The code will not work using newer versions of Python, such as Python 3.8.x
We are currently running Python 3.7.5
Normally we have already provided most of the optimal value which we got during traning. So you don't have to change much. Any away, we still explain the main options here.
--device INT/STR GPU ID / cpu Default is `0`, use 'cpu' if no GPU is available
--num_star INT Number of Star. Default is 1.
--epochs INT Number of training epochs. Default is 2000.
--lr FLOAT Adam learning rate. Default is 2e-4.
--dropout FLOAT Dropout rate value. Default is 0.0.
--coef_dropout FLOAT Dropout for attention coefficients. Default is 0.0.
--num_layers INT Number of layers. Default is 6.
--hidden INT Number of hidden units.

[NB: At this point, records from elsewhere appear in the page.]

### constraint.sdc
current_design pingpong_buf

set clk_period 4.4
set clk_io_pct 0.2

create_clock -name clk0 -period $clk_period [get_ports {clk}]

set non_clock_inputs [all_inputs -no_clocks]
set_input_delay [expr $clk_period * $clk_io_pct] -clock clk0 $non_clock_inputs
set_output_delay [expr $clk_period * $clk_io_pct] -clock clk0 [all_outputs]
### config.mk
export PLATFORM = sky130hd
export DESIGN_NAME = pingpong_buf
export DESIGN_NICKNAME = pingpong_buf
export VERILOG_FILES = /design/flow/design.v
export SDC_FILE = /design/flow/constraint.sdc
export NUM_CORES = 4
export LEC_CHECK = 1
export CORE_UTILIZATION = 40
### design.v
`timescale 1ns/1ps
module ad_mem #(
  parameter  DATA_WIDTH = 16,
  parameter  ADDRESS_WIDTH = 5) (
  input                               clka,
  input                               wea,
  input       [(ADDRESS_WIDTH-1):0]   addra,
  input       [(DATA_WIDTH-1):0]      dina,
  input                               clkb,
  input                               reb,
  input       [(ADDRESS_WIDTH-1):0]   addrb,
  output  reg [(DATA_WIDTH-1):0]      doutb);
  (* ram_style = "block" *)
  reg         [(DATA_WIDTH-1):0]      m_ram[0:((2**ADDRESS_WIDTH)-1)];
  always @(posedge clka) begin
    if (wea == 1'b1) begin
      m_ram[addra] <= dina;
    end
  end
  always @(posedge clkb) begin
    if (reb == 1'b1) begin
      doutb <= m_ram[addrb];
    end
  end
endmodule
`timescale 1ns / 1ps
module pingpong_buf #(parameter
    WIDTH   =   8,
    DEPTH   =   16
)(
    clk         ,
    rst_n       ,
    wr_addr     ,
    wr_data     ,
    wr_en       ,
    switch_buf  ,
    cur_wr_buf  ,
    rd_addr     ,
    rd_data     
);
localparam ADDR_WIDTH = $clog2(DEPTH);
input       clk;
input       rst_n;
input   [ADDR_WIDTH-1 : 0]  wr_addr;
input   [WIDTH-1 : 0]       wr_data;
input       wr_en;
input       switch_buf;
output      cur_wr_buf;
input   [ADDR_WIDTH-1 : 0]  rd_addr;
output  [WIDTH-1 : 0]       rd_data;
reg     wr_buf; 
wire    wr_buf0_en;
wire    wr_buf1_en;
always @(posedge clk or negedge rst_n) begin
    if(!rst_n)
        wr_buf <= 'd0;
    else if(switch_buf)
        wr_buf <= ~wr_buf;
    else
        wr_buf <= wr_buf;
end
assign wr_buf0_en = (wr_buf == 1'b0) ?  1'b1 : 1'b0;
assign wr_buf1_en = (wr_buf == 1'b1) ?  1'b1 : 1'b0;
assign cur_wr_buf = wr_buf;
wire    rd_buf;
wire    [WIDTH-1 : 0]   rd_buf0_data;
wire    [WIDTH-1 : 0]   rd_buf1_data;
assign rd_buf = ~wr_buf;
assign rd_data = rd_buf ? rd_buf1_data : rd_buf0_data;
ad_mem #(
    .DATA_WIDTH(WIDTH),
    .ADDRESS_WIDTH(ADDR_WIDTH)
    )buf0_inst(
    .clka(clk),
    .wea(wr_en && wr_buf0_en),
    .addra(wr_addr),
    .dina(wr_data),
    .clkb(clk),
    .reb(1'b1),
    .addrb(rd_addr),
    .doutb(rd_buf0_data)
);
ad_mem #(
    .DATA_WIDTH(WIDTH),
    .ADDRESS_WIDTH(ADDR_WIDTH)
    )buf1_inst(
    .clka(clk),
    .wea(wr_en && wr_buf1_en),
    .addra(wr_addr),
    .dina(wr_data),
    .clkb(clk),
    .reb(1'b1),
    .addrb(rd_addr),
    .doutb(rd_buf1_data)
);
endmodule
### run.sh
#!/bin/bash
# OpenROAD 26Q1-2900-gdf79404cd8, Yosys 0.63+post, stock flow scripts
make -C /OpenROAD-flow-scripts/flow DESIGN_CONFIG=/design/flow/config.mk WORK_HOME=/design/flow/orfs finish
==> impl_metrics.env <==
# implementation run metrics
export IMPL_outcome="complete, no violations"
export IMPL_syn_avg_cell_area_um2=21.84
export IMPL_worst_r2r_endpoint="buf1_inst.m_ram[7][0]$_DFFE_PP_"
export IMPL_finalClockPeriodUsage=0.6769
export IMPL_critical_path_endpoint_type="output port"
export IMPL_drt_wl_total_um=20480
export IMPL_initial_core_util=0.4085
export IMPL_stdcell_area_mm2=0.01180
export IMPL_cts_tree="built"
export IMPL_ys_area_mm2=0.01029
export IMPL_grt_setup_unrepaired="false"
export IMPL_tightest_slew_ps=878.2
export IMPL_ir_worst_vdd_uv=226.4
export IMPL_power_switching_w=0.001156
export IMPL_crit_path_cell_trace="mux2_2 > clkdlybuf4s50_1"
export IMPL_grt_first_pass_wirelength_um=31160
export IMPL_place_area_mm2=0.01094
export IMPL_drive_above_1_share=0.2249
export IMPL_fill_cells=1967
export IMPL_swShare=0.2105
export IMPL_hold_viol_final=0
export IMPL_post_cts_buffers=0
export IMPL_maxCapViolCount=0
export IMPL_drc=0
export IMPL_grt_max_degree=37
export IMPL_first_iter_violations=277
export IMPL_routed_via_density=5.343
export IMPL_gp_congestion=0.8197
export IMPL_hold_path_class="input pin to asynchronous set/reset pin"
export IMPL_syn_inst=471
export IMPL_clock_sinks=273
export IMPL_maxSlewViolCount=0
export IMPL_dr_pass1_iters=4
export IMPL_critPathTopFamily="flip-flops"
export IMPL_busiest_layer="met2"
export IMPL_critPathMaxStageDelay_ps=740
export IMPL_p_clk_frac=0.398
export IMPL_p_comb_frac=0.066
export IMPL_worst_path_stages=2
export IMPL_crit_fanout=15
export IMPL_critPathSlowestCell="dfrtp_1"
export IMPL_leakagePower_nw=3.730
export IMPL_clock_fmax_ghz=0.3357
export IMPL_layout_area_comb_mm2=0.002103
export IMPL_yosysWarningCount=2
export IMPL_r2r_start="wr_buf$_DFFE_PN0P_"
export IMPL_whs_ps=498.7
export IMPL_warnings=25
export IMPL_rows=58
export IMPL_hold_buffers=0
export IMPL_portBuffers=28
export IMPL_num_io_pins=29
export IMPL_rrSetupSlack_ps=2160
export IMPL_reg2regPathDepth=3
export IMPL_ant_nets=0
export IMPL_grt_overflow=0
export IMPL_total_power_w=0.005492
export IMPL_groute_layer_met2_usage=0.2708
export IMPL_ys_ff=273
export IMPL_synth_seq_share=0.7809
export IMPL_cts_root_buf="clkbuf_16"
export IMPL_hpwl_um=12540
export IMPL_grt_pass1_vias=5199
export IMPL_fin_util=0.4686
export IMPL_crit_start="wr_buf$_DFFE_PN0P_"
export IMPL_setup_violations_final=0
export IMPL_wire_per_inst_um=23.56
export IMPL_crit_required_ps=3520
export IMPL_slew_headroom=0.4124
export IMPL_clk_latency_ps=520
export IMPL_syn2layout_area_growth_pct=14.72
export IMPL_grt_antenna_before_repair=1
export IMPL_synth_distinct_cells=23
export IMPL_syn_cell_area_mm2=0.01029
export IMPL_use_met1=0.2425
export IMPL_p_per_area_mw_per_mm2=465.4
export IMPL_arrival_ps=2100
export IMPL_period_needed_ps=2978
export IMPL_path_class="register to output port"
export IMPL_critPathBufInv=1
export IMPL_cts_buffers=27
export IMPL_yosys_cells=471
export IMPL_use_met3=0.1132
export IMPL_grt_util_all_layers=0.1794
export IMPL_dieWidth_um=162.4
export IMPL_seq_area_mm2=0.008033
export IMPL_via_count=4643
export IMPL_ctsHtreeMaxLevel=1
export IMPL_cp_start_kind="register"
export IMPL_power_frac_seq=0.536
export IMPL_chip_area_mm2=0.02636
export IMPL_cts_resized=0
export IMPL_fin_tns_setup_ps=0
export IMPL_clockBufferDepth=3
export IMPL_core_area_mm2=0.02518
export IMPL_crit_end="rd_data[7]"
export IMPL_path_clk_slew_ps=60
export IMPL_intPower_w=0.004336
export IMPL_clock_skew_ps=10.87
export IMPL_fp_dieH_um=162.4
==> stage by stage <==
step / std cells / setup WS, ps
2_1_floorplan: 471 / 2308
3_3_place_gp: 818 / 1357
3_5_place_dp: 818 / 1336
4_1_cts: 868 / 1364
5_1_grt: 868 / 1321
6_report: 869 / 1422
==> registers in the layout, summed over array words and instances, names as in the netlist <==
| name | flops |
|---|---|
| buf0_inst.m_ram | 128 |
| buf1_inst.m_ram | 128 |
| buf0_inst.doutb | 8 |
| buf1_inst.doutb | 8 |
| wr_buf | 1 |
==> power by group through the flow <==
stage	combinational [W]	sequential (W)	clock [W]
after CTS	0.000371	0.00294	0.00223
after global routing	0.000398	0.00295	0.00232
final	0.000363	0.00294	0.00219
==> layer usage <==
metal / routed length, um / part of all wire
met2: 10020 / 0.49
met1: 7401 / 0.36
met4: 311 / 0.015
met5: 0 / 0
met3: 2742 / 0.13
==> synth_stat cells <==
| cell | n | area share |
|---|---|---|
| buf_6 | 4 | 0.0044 |
| and2_1 | 1 | 0.00061 |
| mux4_1 | 10 | 0.026 |
| nor2b_1 | 5 | 0.0030 |
| dfrtp_1 | 1 | 0.0024 |
| clkbuf_4 | 1 | 0.00073 |
| dfxtp_1 | 16 | 0.031 |
| nor2_1 | 34 | 0.012 |
| mux2_2 | 8 | 0.0088 |
| clkbuf_2 | 1 | 0.00049 |
| buf_4 | 4 | 0.0029 |
| nand3_1 | 4 | 0.0019 |
| edfxtp_1 | 256 | 0.75 |
| a22oi_1 | 32 | 0.023 |
| mux4_2 | 54 | 0.12 |
| or2_2 | 1 | 0.00061 |
| nand2_1 | 20 | 0.0073 |
| xor2_1 | 1 | 0.00085 |
| buf_2 | 5 | 0.0024 |
| buf_1 | 1 | 0.00036 |
| clkbuf_1 | 9 | 0.0033 |
| nand2b_1 | 2 | 0.0012 |
| nand4_1 | 1 | 0.00061 |
==> layout make-up <==
cell class                 instances  share of cell area
antenna                            1           0.0002121
clock buffer                      30             0.05821
clock inverter                    20             0.01453
multi-input combinational        173              0.1782
sequential                       273              0.6807
tap                              330             0.03499
timing repair buffer              42             0.03308
==> worst register-to-register path, stage by stage (launching register included) <==
cell     delay, ps
dfrtp_1        740
nor2b_1        260
nand3_1        200
nor2_1         670
==> worst min-delay path by stage <==
stage | to | slack, ps | cells past startpoint
after CTS | wr_buf$_DFFE_PN0P_ | 480 | 1
after global routing | wr_buf$_DFFE_PN0P_ | 480 | 1
final | wr_buf$_DFFE_PN0P_ | 500 | 1
==> cell usage in the layout, fill, tap and decap left out <==
cell type        synthesis  final
edfxtp_1               256    256
nor2b_1                  5      5
buf_2                    5      1
or2_2                    1      1
clkinvlp_4               0      5
clkinv_2                 0      6
clkbuf_16                0     27
nor2_1                  34     34
mux2_2                   8      8
xor2_1                   1      1
clkbuf_1                 9      3
a22oi_1                 32     32
clkinv_8                 0      1
buf_4                    4     14
nand3_1                  4      4
clkinv_1                 0      5
inv_6                    0      1
dfxtp_1                 16     16
dfrtp_1                  1      1
clkdlybuf4s50_1          0     26
nand2_1                 20     20
nand4_1                  1      1
bufinv_16                0      2
nand2b_1                 2      2
diode_2                  0      1
and2_1                   1      1
buf_12                   0      1
mux4_2                  54     54
mux4_1                  10     10
==> cells by family (layout without fill, tap and decap cells) <==
| kind of cell | after synthesis | in the layout | synth area share |
|---|---|---|---|
| flops | 273 | 273 | 0.7809 |
| mux | 72 | 72 | 0.1525 |
| simple gates | 68 | 68 | 0.02773 |
| compound gates | 32 | 32 | 0.02335 |
| buf+inv | 25 | 92 | 0.01460 |
| xor+xnor | 1 | 1 | 0.0008516 |
| other cells | 0 | 1 | 0 |
No activity file was given, so power comes from the tool's default toggle rates.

Default is 1024.
--heads INT Multi-head for Attention. Default is 4.
--l2 FLOAT Regularization. Default is 0.
--residual STR Skip connections across attentional layer Default is True.

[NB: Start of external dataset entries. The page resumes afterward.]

==> flow/run.sh <==
#!/bin/bash
# OpenROAD 26Q1-2900-gdf79404cd8, Yosys 0.63+post, stock flow scripts
make -C /OpenROAD-flow-scripts/flow DESIGN_CONFIG=/design/flow/config.mk WORK_HOME=/design/flow/orfs finish
==> flow/config.mk <==
export PLATFORM = sky130hd
export DESIGN_NAME = flow_control_buffer
export DESIGN_NICKNAME = flow_control_buffer
export VERILOG_FILES = /design/flow/design.v
export SDC_FILE = /design/flow/constraint.sdc
export NUM_CORES = 4
export LEC_CHECK = 1
export CORE_UTILIZATION = 40
==> flow/constraint.sdc <==
current_design flow_control_buffer

set clk_period 8.5
set clk_io_pct 0.2

create_clock -name clk0 -period $clk_period [get_ports {clk}]

set non_clock_inputs [all_inputs -no_clocks]
set_input_delay [expr $clk_period * $clk_io_pct] -clock clk0 $non_clock_inputs
set_output_delay [expr $clk_period * $clk_io_pct] -clock clk0 [all_outputs]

--residual_star STR Skip connections across attentional star Default is True.
--layer_norm STR Layer normalization Default is True.
--layer_norm_star STR Layer normalization for star Default is True.
--activation STR Activation methods Default is `elu`.
--star_init_method STR Star initialization method Default is `attn`.
--additional_self_loop_relation_type STR As its name implied Default is True.
--additional_node_to_star_relation_type STR As its name implied Default is True.
--relation_score_function STR Score function for relation Default is `DistMult`.
--patience INT Number of patience Default is 100.
--dataset STR Name of dataset Default is "FB15k_237".
- Create a virualenv using Python 3.7.x
python3.7 -m virtualenv env37
source env37/bin/activate
- Install dependencies
python setup.py cu110
Here you can change cu110 to the prefered version. Possible versions are cpu, cu92, cu101, cu102 and cu110.
- For link prediction tasks (FB15k, FB15k-237), choose related script then try
python run_mr_lp.py --dropout=0 --hidden=256 --l2=5e-4 --num_layers=3 --cross_layer=False --patience=200 --residual=True --residual_star=True --dataset=FB15k_237 --device=cpu --epochs=50To visualize model metrics such as loss and accuracy, we log these values using tensorboardX's SummaryWriter. To visualize the metrics of your model run:
tensorboard --logdir="./tensorboard"
Combined average of AUC and AP scores. CPC denotes the average performance onthe three datasets; Cora, Pubmed, and Citseer
| Models | CPC | FB15k | FB15k-237 |
|---|---|---|---|
| GraphStar | 0.969 | ||
| mrGraphStar | 0.928 | 0.983 |
Below are the results presented by the graph_star_team.
| Models | Cora (Acc) | Citeseer (Acc) | Pubmed (Acc) |
|---|---|---|---|
| GCN | 0.815 | 0.703 | 0.790 |
| GAT | 0.830 | 0.725 | 0.790 |
| SGC | 0.806 | 0.714 | 0.770 |
| MTGAE | 0.790 | 0.718 | 0.804 |
| LGCN | 0.833 | 0.730 | 0.795 |
| GraphStar | 0.821(0.012) | 0.71(0.021) | 0.772(0.011) |
| Models | PPI (F1-Micro) |
|---|---|
| GraphSage | 0.612 |
| GAT | 0.973 |
| LGCN | 0.772 |
| JK-Dense LSTM | 0.500 |
| GaAN | 0.987 |
| GraphStar | 0.994(0.001) |
| Models | IMDB (Acc) |
|---|---|
| oh-LSTM | 0.941 |
| L Mixed | 0.955 |
| BERT large finetune UDA | 0.958 |
| GraphStar | 0.960(0.001) |
| Models | Enzymes | D&D | Proteins | Mutag |
|---|---|---|---|---|
| Seal-Sage | - | 0.809 | 0.772 | - |
| Diff Pool | 0.625 | 0.806 | 0.763 | - |
| CAPS GNN | 0.574 | 0.754 | 0.763 | 0.867 |
| GraphStar | 0.671(0.0027) | 0.796(0.005) | 0.779(0.008) | 0.912(0.021) |
| Models | R8 | R52 | 20NG | MR | Ohsumed |
|---|---|---|---|---|---|
| Bi-LSTM | 0.963 | 0.905 | 0.732 | 0.777 | 0.493 |
| fastText | 0.961 | 0.928 | 0.794 | 0.751 | 0.557 |
| TextGCN | 0.9707 | 0.9356 | 0.8634 | 0.7674 | 0.6836 |
| SGCN | 0.9720 | 0.9400 | 0.8850 | 0.7590 | 0.6850 |
| GraphStar | 0.974(0.002) | 0.950(0.003) | 0.869(0.003) | 0.766(0.004) | 0.642(0.006) |
| Models | Cora | Citeseer | Pubmed |
|---|---|---|---|
| MTGAE | 0.946 | 0.949 | 0.944 |
| VGAE | 0.920 | 0.914 | 0.965 |
| GraphStar | 0.959(0.003) | 0.977(0.003) | 0.970(0.001) |
This code is based on the graph_star_team's work, which is based on Pytorch_geometry's work, so we would like to thank all the previous contributors here.